What to produce →
Within the data that follows, set down exactly the lines from the one containing "3_5_place_dp: 56.6 / 872 / 751" through the one containing "finish | rdata[2]$_DFF_P_", both ends included.

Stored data
....

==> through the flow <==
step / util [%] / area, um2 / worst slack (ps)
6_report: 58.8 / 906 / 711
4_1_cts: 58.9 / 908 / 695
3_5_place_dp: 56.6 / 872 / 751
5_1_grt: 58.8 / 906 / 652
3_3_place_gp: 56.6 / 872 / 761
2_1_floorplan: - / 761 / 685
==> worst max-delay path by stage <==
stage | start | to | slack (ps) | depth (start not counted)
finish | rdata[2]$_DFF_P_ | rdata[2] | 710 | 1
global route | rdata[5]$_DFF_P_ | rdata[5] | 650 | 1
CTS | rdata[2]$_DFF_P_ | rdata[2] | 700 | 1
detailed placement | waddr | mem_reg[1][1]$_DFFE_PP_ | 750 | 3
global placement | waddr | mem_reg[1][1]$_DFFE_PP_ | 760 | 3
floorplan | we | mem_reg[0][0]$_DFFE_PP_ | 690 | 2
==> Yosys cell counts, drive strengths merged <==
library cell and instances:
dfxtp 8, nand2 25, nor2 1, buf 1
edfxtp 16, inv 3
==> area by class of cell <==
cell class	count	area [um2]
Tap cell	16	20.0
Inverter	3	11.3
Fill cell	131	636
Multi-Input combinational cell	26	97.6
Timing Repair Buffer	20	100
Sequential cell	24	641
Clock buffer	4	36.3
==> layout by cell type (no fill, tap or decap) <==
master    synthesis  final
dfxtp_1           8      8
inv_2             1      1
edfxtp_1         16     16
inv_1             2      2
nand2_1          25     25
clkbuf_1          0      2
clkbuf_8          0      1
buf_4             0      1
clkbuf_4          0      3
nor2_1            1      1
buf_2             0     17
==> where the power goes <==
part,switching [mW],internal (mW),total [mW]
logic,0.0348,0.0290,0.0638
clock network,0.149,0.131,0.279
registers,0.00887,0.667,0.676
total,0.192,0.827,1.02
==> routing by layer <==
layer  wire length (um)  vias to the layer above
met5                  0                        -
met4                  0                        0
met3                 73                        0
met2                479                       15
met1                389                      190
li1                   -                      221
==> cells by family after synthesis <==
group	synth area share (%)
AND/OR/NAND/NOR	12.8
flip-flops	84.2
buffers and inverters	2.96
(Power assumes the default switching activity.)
File: src/sv/pkrt_pkg.sv
// Shared constants, types and codes of the per-point range tracker.
package pkrt_pkg;

    localparam int unsigned POINTS      = 1024;
    localparam int unsigned IDX_W       = 10;
    localparam int unsigned VAL_W       = 64;
    localparam int unsigned CNT_W       = 32;
    localparam int unsigned ADDR_W      = $clog2(POINTS);
    localparam int unsigned QUEUE_DEPTH = 2;
    localparam int unsigned QPTR_W      = (QUEUE_DEPTH > 1) ? $clog2(QUEUE_DEPTH) : 1;
    localparam int unsigned QCNT_W      = $clog2(QUEUE_DEPTH + 1);

    // bound_moved codes
    localparam logic [1:0] MOVE_NONE = 2'd0;
    localparam logic [1:0] MOVE_MIN  = 2'd1;
    localparam logic [1:0] MOVE_MAX  = 2'd2;

    // one stored entry; an all-zero word is an empty entry
    typedef struct packed {
        logic             valid;
        logic [VAL_W-1:0] min_v;
        logic [VAL_W-1:0] max_v;
        logic [CNT_W-1:0] seen;
        logic [CNT_W-1:0] moves;
        logic [VAL_W-1:0] total;
    } entry_t;

    // classified item as it waits between front and back
    typedef struct packed {
        logic              in_range;
        logic [ADDR_W-1:0] addr;
        logic [VAL_W-1:0]  value;
        logic              sgn;
    } q_item_t;

    typedef struct packed {
        logic    valid;
        q_item_t item;
    } front_stat_t;

    typedef struct packed {
        logic pop;
        logic clearing;
    } back_stat_t;

    typedef struct packed {
        logic             created;
        logic [1:0]       bound_moved;
        logic [VAL_W-1:0] min_value;
        logic [VAL_W-1:0] max_value;
        logic [CNT_W-1:0] exec_count;
        logic [CNT_W-1:0] update_count;
        logic [VAL_W-1:0] change_total;
    } res_t;

endpackage

File: src/sv/pkrt_res_if.sv
// Result channel: valid/ready handshake with the updated entry fields.
interface pkrt_res_if import pkrt_pkg::*; ();
    logic             valid;
    logic             ready;
    logic             created;
    logic [1:0]       bound_moved;
    logic [VAL_W-1:0] min_value;
    logic [VAL_W-1:0] max_value;
    logic [CNT_W-1:0] exec_count;
    logic [CNT_W-1:0] update_count;
    logic [VAL_W-1:0] change_total;

    modport source (output valid, output created, output bound_moved,
                    output min_value, output max_value, output exec_count,
                    output update_count, output change_total, input ready);
    modport sink   (input valid, input created, input bound_moved,
                    input min_value, input max_value, input exec_count,
                    input update_count, input change_total, output ready);
endinterface

File: src/sv/pkrt_back.sv
// Back end: clear the entry store, then read, compare and write back each item.
module pkrt_back import pkrt_pkg::*; (
    input  logic              clk,
    input  logic              rst_n,
    input  front_stat_t       fstat,
    output back_stat_t        bstat,
    output logic              ram_we,
    output logic [ADDR_W-1:0] ram_waddr,
    output entry_t            ram_wdata,
    output logic [ADDR_W-1:0] ram_raddr,
    input  entry_t            ram_rdata,
    pkrt_res_if.source        res
);

    typedef enum logic [3:0] {
        B_CLEAR = 4'b0001,
        B_IDLE  = 4'b0010,
        B_CALC  = 4'b0100,
        B_WRITE = 4'b1000
    } back_state_t;

    back_state_t       state_reg, state_next;
    logic [ADDR_W-1:0] clr_cnt_reg, clr_cnt_next;
    q_item_t           cur_reg, cur_next;
    entry_t            ent_reg, ent_next;
    logic              lt_min_reg, lt_min_next;
    logic              gt_max_reg, gt_max_next;
    logic [VAL_W-1:0]  dist_reg, dist_next;
    logic              out_valid_reg, out_valid_next;
    res_t              res_reg, res_next;
    entry_t            upd_ent;
    res_t              upd_res;
    logic              out_free;

    function automatic logic less64(input logic [VAL_W-1:0] a,
                                    input logic [VAL_W-1:0] b,
                                    input logic             sgn);
        logic [VAL_W-1:0] fa;
        logic [VAL_W-1:0] fb;
        fa = a ^ {sgn, {(VAL_W-1){1'b0}}};
        fb = b ^ {sgn, {(VAL_W-1){1'b0}}};
        return fa < fb;
    endfunction

    assign out_free = !out_valid_reg || res.ready;

    // updated entry and result from the registered compare
    always_comb
    begin
        upd_ent             = ent_reg;
        upd_res             = '0;
        upd_res.bound_moved = MOVE_NONE;
        if (!ent_reg.valid)
        begin
            upd_ent.valid   = 1'b1;
            upd_ent.min_v   = cur_reg.value;
            upd_ent.max_v   = cur_reg.value;
            upd_ent.seen    = CNT_W'(1);
            upd_ent.moves   = '0;
            upd_ent.total   = '0;
            upd_res.created = 1'b1;
        end
        else
        begin
            upd_ent.seen = ent_reg.seen + 1'b1;
            if (lt_min_reg)
            begin
                upd_ent.total       = ent_reg.total + dist_reg;
                upd_ent.moves       = ent_reg.moves + 1'b1;
                upd_ent.min_v       = cur_reg.value;
                upd_res.bound_moved = MOVE_MIN;
            end
            else if (gt_max_reg)
            begin
                upd_ent.total       = ent_reg.total + dist_reg;
                upd_ent.moves       = ent_reg.moves + 1'b1;
                upd_ent.max_v       = cur_reg.value;
                upd_res.bound_moved = MOVE_MAX;
            end
        end
        upd_res.min_value    = upd_ent.min_v;
        upd_res.max_value    = upd_ent.max_v;
        upd_res.exec_count   = upd_ent.seen;
        upd_res.update_count = upd_ent.moves;
        upd_res.change_total = upd_ent.total;
        // an index beyond the store reports all zero
        if (!cur_reg.in_range)
        begin
            upd_res = '0;
        end
    end

    always_comb
    begin
        state_next     = state_reg;
        clr_cnt_next   = clr_cnt_reg;
        cur_next       = cur_reg;
        ent_next       = ent_reg;
        lt_min_next    = lt_min_reg;
        gt_max_next    = gt_max_reg;
        dist_next      = dist_reg;
        out_valid_next = out_valid_reg && !res.ready;
        res_next       = res_reg;
        ram_we         = 1'b0;
        ram_waddr      = cur_reg.addr;
        ram_wdata      = upd_ent;
        ram_raddr      = fstat.item.addr;
        bstat.pop      = 1'b0;
        bstat.clearing = (state_reg == B_CLEAR);
        case (state_reg)
            B_CLEAR:
            begin
                ram_we       = 1'b1;
                ram_waddr    = clr_cnt_reg;
                ram_wdata    = '0;
                clr_cnt_next = clr_cnt_reg + 1'b1;
                if (clr_cnt_reg == ADDR_W'(POINTS - 1))
                begin
                    state_next = B_IDLE;
                end
            end
            B_IDLE:
            begin
                if (fstat.valid)
                begin
                    bstat.pop  = 1'b1;
                    cur_next   = fstat.item;
                    state_next = B_CALC;
                end
            end
            B_CALC:
            begin
                ent_next    = ram_rdata;
                lt_min_next = less64(cur_reg.value, ram_rdata.min_v, cur_reg.sgn);
                gt_max_next = less64(ram_rdata.max_v, cur_reg.value, cur_reg.sgn);
                if (less64(cur_reg.value, ram_rdata.min_v, cur_reg.sgn))
                begin
                    dist_next = ram_rdata.min_v - cur_reg.value;
                end
                else
                begin
                    dist_next = cur_reg.value - ram_rdata.max_v;
                end
                state_next = B_WRITE;
            end
            B_WRITE:
            begin
                // hold until the output register is free
                if (out_free)
                begin
                    ram_we         = cur_reg.in_range;
                    out_valid_next = 1'b1;
                    res_next       = upd_res;
                    state_next     = B_IDLE;
                end
            end
            default:
            begin
                state_next = B_CLEAR;
            end
        endcase
    end

    always_ff @(posedge clk or negedge rst_n)
    begin
        if (!rst_n)
        begin
            state_reg     <= B_CLEAR;
            clr_cnt_reg   <= '0;
            out_valid_reg <= 1'b0;
        end
        else
        begin
            state_reg     <= state_next;
            clr_cnt_reg   <= clr_cnt_next;
            out_valid_reg <= out_valid_next;
        end
    end

    always_ff @(posedge clk)
    begin
        cur_reg    <= cur_next;
        ent_reg    <= ent_next;
        lt_min_reg <= lt_min_next;
        gt_max_reg <= gt_max_next;
        dist_reg   <= dist_next;
        res_reg    <= res_next;
    end

    assign res.valid        = out_valid_reg;
    assign res.created      = res_reg.created;
    assign res.bound_moved  = res_reg.bound_moved;
    assign res.min_value    = res_reg.min_value;
    assign res.max_value    = res_reg.max_value;
    assign res.exec_count   = res_reg.exec_count;
    assign res.update_count = res_reg.update_count;
    assign res.change_total = res_reg.change_total;

endmodule

File: src/flat_wrapper.sv
// flat-port wrapper written by rule: the top's interface ports become plain ports
module pkrt_back_flat import pkrt_pkg::*;
  (clk, rst_n, fstat, bstat, ram_we, ram_waddr, ram_wdata, ram_raddr, ram_rdata, res_valid, res_created, res_bound_moved, res_min_value, res_max_value, res_exec_count, res_update_count, res_change_total, res_ready);
  pkrt_res_if res_i ();
  input  logic clk;
  input  logic rst_n;
  input  front_stat_t fstat;
  output back_stat_t bstat;
  output logic ram_we;
  output logic [ADDR_W-1:0] ram_waddr;
  output entry_t ram_wdata;
  output logic [ADDR_W-1:0] ram_raddr;
  input  entry_t ram_rdata;
  output wire logic [$bits(res_i.valid)-1:0] res_valid;
  output wire logic [$bits(res_i.created)-1:0] res_created;
  output wire logic [$bits(res_i.bound_moved)-1:0] res_bound_moved;
  output wire logic [$bits(res_i.min_value)-1:0] res_min_value;
  output wire logic [$bits(res_i.max_value)-1:0] res_max_value;
  output wire logic [$bits(res_i.exec_count)-1:0] res_exec_count;
  output wire logic [$bits(res_i.update_count)-1:0] res_update_count;
  output wire logic [$bits(res_i.change_total)-1:0] res_change_total;
  input wire logic [$bits(res_i.ready)-1:0] res_ready;
  assign res_valid = res_i.valid;
  assign res_created = res_i.created;
  assign res_bound_moved = res_i.bound_moved;
  assign res_min_value = res_i.min_value;
  assign res_max_value = res_i.max_value;
  assign res_exec_count = res_i.exec_count;
  assign res_update_count = res_i.update_count;
  assign res_change_total = res_i.change_total;
  assign res_i.ready = res_ready;
  pkrt_back u_core (.clk(clk), .rst_n(rst_n), .fstat(fstat), .bstat(bstat), .ram_we(ram_we), .ram_waddr(ram_waddr), .ram_wdata(ram_wdata), .ram_raddr(ram_raddr), .ram_rdata(ram_rdata), .res(res_i));
endmodule
File: config.mk
export PLATFORM = sky130hd
export DESIGN_NAME = pkrt_back_flat
export DESIGN_NICKNAME = d
export VERILOG_FILES = /design/src/sv/pkrt_pkg.sv /design/src/sv/pkrt_res_if.sv /design/src/sv/pkrt_back.sv /design/src/flat_wrapper.sv
export SDC_FILE = /design/constraint.sdc
export NUM_CORES = 2
export LEC_CHECK = 0
export ABC_AREA = 0
export BUFFER_PORTS_ARGS = -buffer_cell sky130_fd_sc_hd__clkbuf_2
export CORE_AREA = 10 10 333 335
export CTS_CLUSTER_DIAMETER = 40
export DETAILED_ROUTE_END_ITERATION = 12
export DIE_AREA = 0 0 343 345
export PLACE_DENSITY = 0.61
export SLEW_MARGIN = 15
export SYNTH_ARGS = -nofsm -noshare
export SYNTH_HDL_FRONTEND = slang
export SYNTH_SLANG_ARGS = --single-unit
File: constraint.sdc
create_clock -name clk -period 27.8 [get_ports clk]
set_input_delay 1.39 -clock clk [delete_from_list [all_inputs] [get_ports clk]]
set_output_delay 1.39 -clock clk [all_outputs]
set_load 0.02 [all_outputs]
==> impl_metrics.xml <==
<?xml version="1.0" encoding="UTF-8"?>
<metrics>
  <group name="grt">
    <metric name="globalRoute.totalOverflow" unit="">0</metric>
    <metric name="grt_usage" unit="%">25.89</metric>
    <metric name="global_route.usage.met3" unit="%">6.107</metric>
    <metric name="met2_usage" unit="%">43.53</metric>
    <metric name="grt_pass1_wl" unit="µm">232300</metric>
    <metric name="initial_antenna_violation_count" unit="">37</metric>
    <metric name="grt_pass1_vias" unit="">35086</metric>
    <metric name="top_usage_layer" unit="">met2</metric>
    <metric name="fraction_of_met1_tracks_used_by_global_routing" unit="%">32.28</metric>
    <metric name="grt_max_degree" unit="">139</metric>
  </group>
  <group name="place">
    <metric name="place_ws" unit="ns">22.13</metric>
    <metric name="dpl.hpwl" unit="µm">127400</metric>
    <metric name="post-place-cells" unit="">6233</metric>
    <metric name="dpl_cell_area" unit="mm²">0.04717</metric>
    <metric name="global_placer_s_final_weighted_congestion" unit="">0.9846</metric>
    <metric name="port_buffer_count" unit="">876</metric>
  </group>
  <group name="setup_path">
    <metric name="setup.worst_path.class" unit="">register to primary output</metric>
    <metric name="crit_path_end_kind" unit="">primary output</metric>
    <metric name="worst_r2r_startpoint" unit="">u_core.cur_reg[3]</metric>
    <metric name="timing.critical_path.fanout_max" unit="">3</metric>
    <metric name="timing.critical_path.slowest_stage_cell" unit="">a2111oi_2</metric>
    <metric name="timing.critical_path.required" unit="ns">26.41</metric>
    <metric name="setup.worst_path.start" unit="">u_core.ent_reg[0]</metric>
    <metric name="timing.critical_path.arrival" unit="ns">5.04</metric>
    <metric name="timing.critical_path.slowest_cell_delay" unit="ns">0.68</metric>
    <metric name="cp_num_buf_inv" unit="">2</metric>
    <metric name="setup.worst_path.start_class" unit="">register</metric>
    <metric name="worstPathCellList" unit="">ha_1 -&gt; inv_1 -&gt; fa_1 -&gt; nor2b_1 -&gt; o2111ai_1 -&gt; a211oi_2 -&gt; o2111ai_1 -&gt; a2111oi_2 -&gt; o21ai_1 -&gt; a211oi_1 -&gt; o22ai_1 -&gt; xor2_1 -&gt; a211oi_1 -&gt; clkbuf_2</metric>
    <metric name="cp_top_family" unit="">compound AO/OA/AOI/OAI gates</metric>
  </group>
  <group name="final_layout">
    <metric name="flow.area_growth_from_synthesis" unit="%">23.40</metric>
    <metric name="layout.nets" unit="">5618</metric>
    <metric name="finalInstanceArea" unit="mm²">0.05137</metric>
    <metric name="final_common_cell" unit="">clkbuf_2</metric>
    <metric name="final_cell_count_no_fill" unit="">6466</metric>
    <metric name="final_core_utilization" unit="%">49.22</metric>
    <metric name="most-common-layout-cells" unit="">876 x clkbuf_2, 672 x nor2_1, 658 x edfxtp_1</metric>
    <metric name="post_route_cells_drive_above_1_share" unit="%">23.04</metric>
    <metric name="nFillCells" unit="">9786</metric>
    <metric name="flip_flop_count_of_the_largest_register_after_layout" unit="">257</metric>
  </group>
  <group name="cts">
    <metric name="cts_repair_resize_count" unit="">0</metric>
    <metric name="cts_buffers" unit="">116</metric>
    <metric name="clk_latency" unit="ns">0.72</metric>
    <metric name="cts_hold_repair.buffers" unit="">0</metric>
    <metric name="clock_path_buffers" unit="">3</metric>
    <metric name="cts.htree.levels" unit="">3</metric>
    <metric name="cts_post_setup_buffers_inserted" unit="">0</metric>
    <metric name="cts_sinks" unit="">673</metric>
    <metric name="cts_tree" unit="">done</metric>
    <metric name="reg_clk_slew_reported_paths" unit="ns">0.06</metric>
    <metric name="clk_root_buffer_cell" unit="">clkbuf_16</metric>
  </group>
  <group name="synthesis">
    <metric name="synth-edff-count" unit="">658</metric>
    <metric name="ys_ff_latch" unit="">673</metric>
    <metric name="synth-async-reset-ratio" unit="%">2.229</metric>
    <metric name="ys.flop_type" unit="">edfxtp_1</metric>
    <metric name="synth-warning-count" unit="">0</metric>
    <metric name="ys_types" unit="">91</metric>
    <metric name="synthesis.instances" unit="">4162</metric>
    <metric name="syn_area_per_cell" unit="µm²">10.00</metric>
    <metric name="synth_nets" unit="">4820</metric>
    <metric name="synth_area" unit="mm²">0.04163</metric>
    <metric name="ys_seq_area_share" unit="%">48.37</metric>
  </group>
  <group name="pwr">
    <metric name="power.total" unit="mW">2.836</metric>
    <metric name="irDropWorstVdd" unit="V">0.00004802</metric>
    <metric name="power_per_cell_area" unit="mW/mm²">55.22</metric>
    <metric name="power.leakage" unit="nW">22.47</metric>
  </group>
  <group name="sta">
    <metric name="timing.final.max_slew_violations" unit="">0</metric>
    <metric name="post-route-worst-setup-slack" unit="ns">21.37</metric>
    <metric name="totalNegativeSetupSlack" unit="ns">0</metric>
    <metric name="timing.final.crit_period" unit="ns">6.432</metric>
    <metric name="rsz0062_at_grt" unit="">false</metric>
    <metric name="max-slew-margin-rel" unit="%">28.12</metric>
    <metric name="worst_hold_margin" unit="ns">0.5037</metric>
    <metric name="layout_worst_path_cycle_share" unit="%">23.13</metric>
    <metric name="transition_time_at_the_pin_with_the_least_slew_margin" unit="ns">1.067</metric>
    <metric name="maximum_clock_frequency" unit="GHz">0.1555</metric>
    <metric name="setup_viol" unit="">0</metric>
    <metric name="final.setup_skew" unit="ns">0.02894</metric>
    <metric name="finalHoldViolations" unit="">0</metric>
  </group>
  <group name="floorplanning">
    <metric name="die-height" unit="µm">345</metric>
    <metric name="die_ar" unit="mm²">0.1183</metric>
    <metric name="floorplan.die.width" unit="µm">343</metric>
    <metric name="start_util" unit="%">39.88</metric>
    <metric name="core-area" unit="mm²">0.1044</metric>
    <metric name="pin_count" unit="">877</metric>
    <metric name="row_count" unit="">119</metric>
  </group>
  <group name="min_path">
    <metric name="hold_path_class" unit="">register to register</metric>
    <metric name="holdCritStartpoint" unit="">u_core.state_reg[2]</metric>
  </group>
  <group name="route">
    <metric name="route.antenna.remaining_nets" unit="">0</metric>
    <metric name="vias_per_cell" unit="">5.415</metric>
    <metric name="drt_first_pass_iters" unit="">5</metric>
    <metric name="final_routed_wirelength" unit="µm">159300</metric>
    <metric name="route.vias.total" unit="">35013</metric>
    <metric name="drt-wirelength-per-cell" unit="µm">24.64</metric>
    <metric name="1st_iter_drt_viols" unit="">2397</metric>
    <metric name="detail_route.drc_violations" unit="">0</metric>
  </group>
  <group name="run_status">
    <metric name="status" unit="">finished, final reports clean</metric>
  </group>
  <group name="job">
    <metric name="max-cap-violations" unit="">0</metric>
  </group>
</metrics>
[where the power goes]
| part | switching, mW | internal [mW] |
|---|---|---|
| logic | 0.125 | 0.0794 |
| clock network | 0.575 | 0.935 |
| registers | 0.00743 | 1.11 |
[metal layers]
| layer | wire length [µm] | vias up |
|---|---|---|
| li1 | - | 16520 |
| met2 | 76270 | 1375 |
| met1 | 64940 | 16804 |
| met4 | 5018 | 32 |
| met3 | 12870 | 282 |
| met5 | 240 | - |
[worst paths after layout]
check | endpoint | slack (ns) | cells past startpoint
hold / removal | u_core.state_reg[1] | 0.50 | 1
max in group asynchronous | u_core.state_reg[0] | 26.88 | 1
setup / recovery | ram_wdata[60] | 21.37 | 14
setup reg to reg | u_core.dist_reg[60] | 23.31 | 11
hold reg to reg | u_core.state_reg[1] | 0.50 | 1
min in group asynchronous | u_core.clr_cnt_reg[7] | 0.59 | 1
[cells by family (layout without fill, tap and decap cells)]
kind of cell | Yosys count | count (layout) | share of synthesized area (%)
AO/OA/AOI/OAI | 928 | 928 | 14.20
other | 0 | 15 | 0
buffers and inverters | 476 | 1374 | 4.439
flip-flops | 673 | 673 | 48.37
XOR/XNOR | 245 | 245 | 5.155
AND/OR/NAND/NOR | 1357 | 1357 | 14.24
adder cells (fa/ha/maj) | 321 | 321 | 9.702
multiplexers | 162 | 162 | 3.901
[worst register-to-register path, cell delays in order (launching register included)]
cell and delay, ns:
edfxtp_1 0.49, ha_1 0.38, nor2b_1 0.18, o2111ai_1 0.29
a21oi_1 0.16, o21ai_0 0.74, nand2_1 0.33, a31oi_1 0.60
o22a_1 0.43, o211ai_1 0.14, nor3b_1 0.15, or3_1 0.33
[cell usage after synthesis (14+ instances only)]
master	n	area, µm²
mux2i_1	160	1602
nand2b_1	25	156.4
nor3_1	40	200.2
nor2b_1	22	137.6
inv_1	253	949.7
edfxtp_1	658	19760
o211ai_1	21	157.7
a211oi_1	39	292.8
dfrtp_1	14	350.3
o31ai_1	14	105.1
a21o_1	125	938.4
o21ai_0	177	885.9
a21oi_1	318	1592
clkbuf_1	180	675.7
xnor2_1	147	1287
and2_1	16	100.1
buf_2	19	95.09
nand2_1	329	1235
a31oi_1	37	231.5
ha_1	318	3979
xor2_1	98	858.3
and3_1	30	187.7
o21bai_1	45	337.8
nand3_1	60	300.3
o21a_1	19	142.6
nand4_1	98	613.1
nor2_1	674	2530
[cell type report]
cell class	instances	area, µm²	area share, %
clock inverter	96	1216	2.368
timing repair buffer	902	4604	8.964
tap	1391	1740	3.388
inverter	254	963.4	1.876
antenna	15	37.54	0.07307
clock buffer	122	2947	5.736
sequential	673	20140	39.20
multi-input combinational	3013	19720	38.40
Note: power is estimated with default switching activity, not from simulation.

....

Result below →
3_5_place_dp: 56.6 / 872 / 751
5_1_grt: 58.8 / 906 / 652
3_3_place_gp: 56.6 / 872 / 761
2_1_floorplan: - / 761 / 685
==> worst max-delay path by stage <==
stage | start | to | slack (ps) | depth (start not counted)
finish | rdata[2]$_DFF_P_ | rdata[2] | 710 | 1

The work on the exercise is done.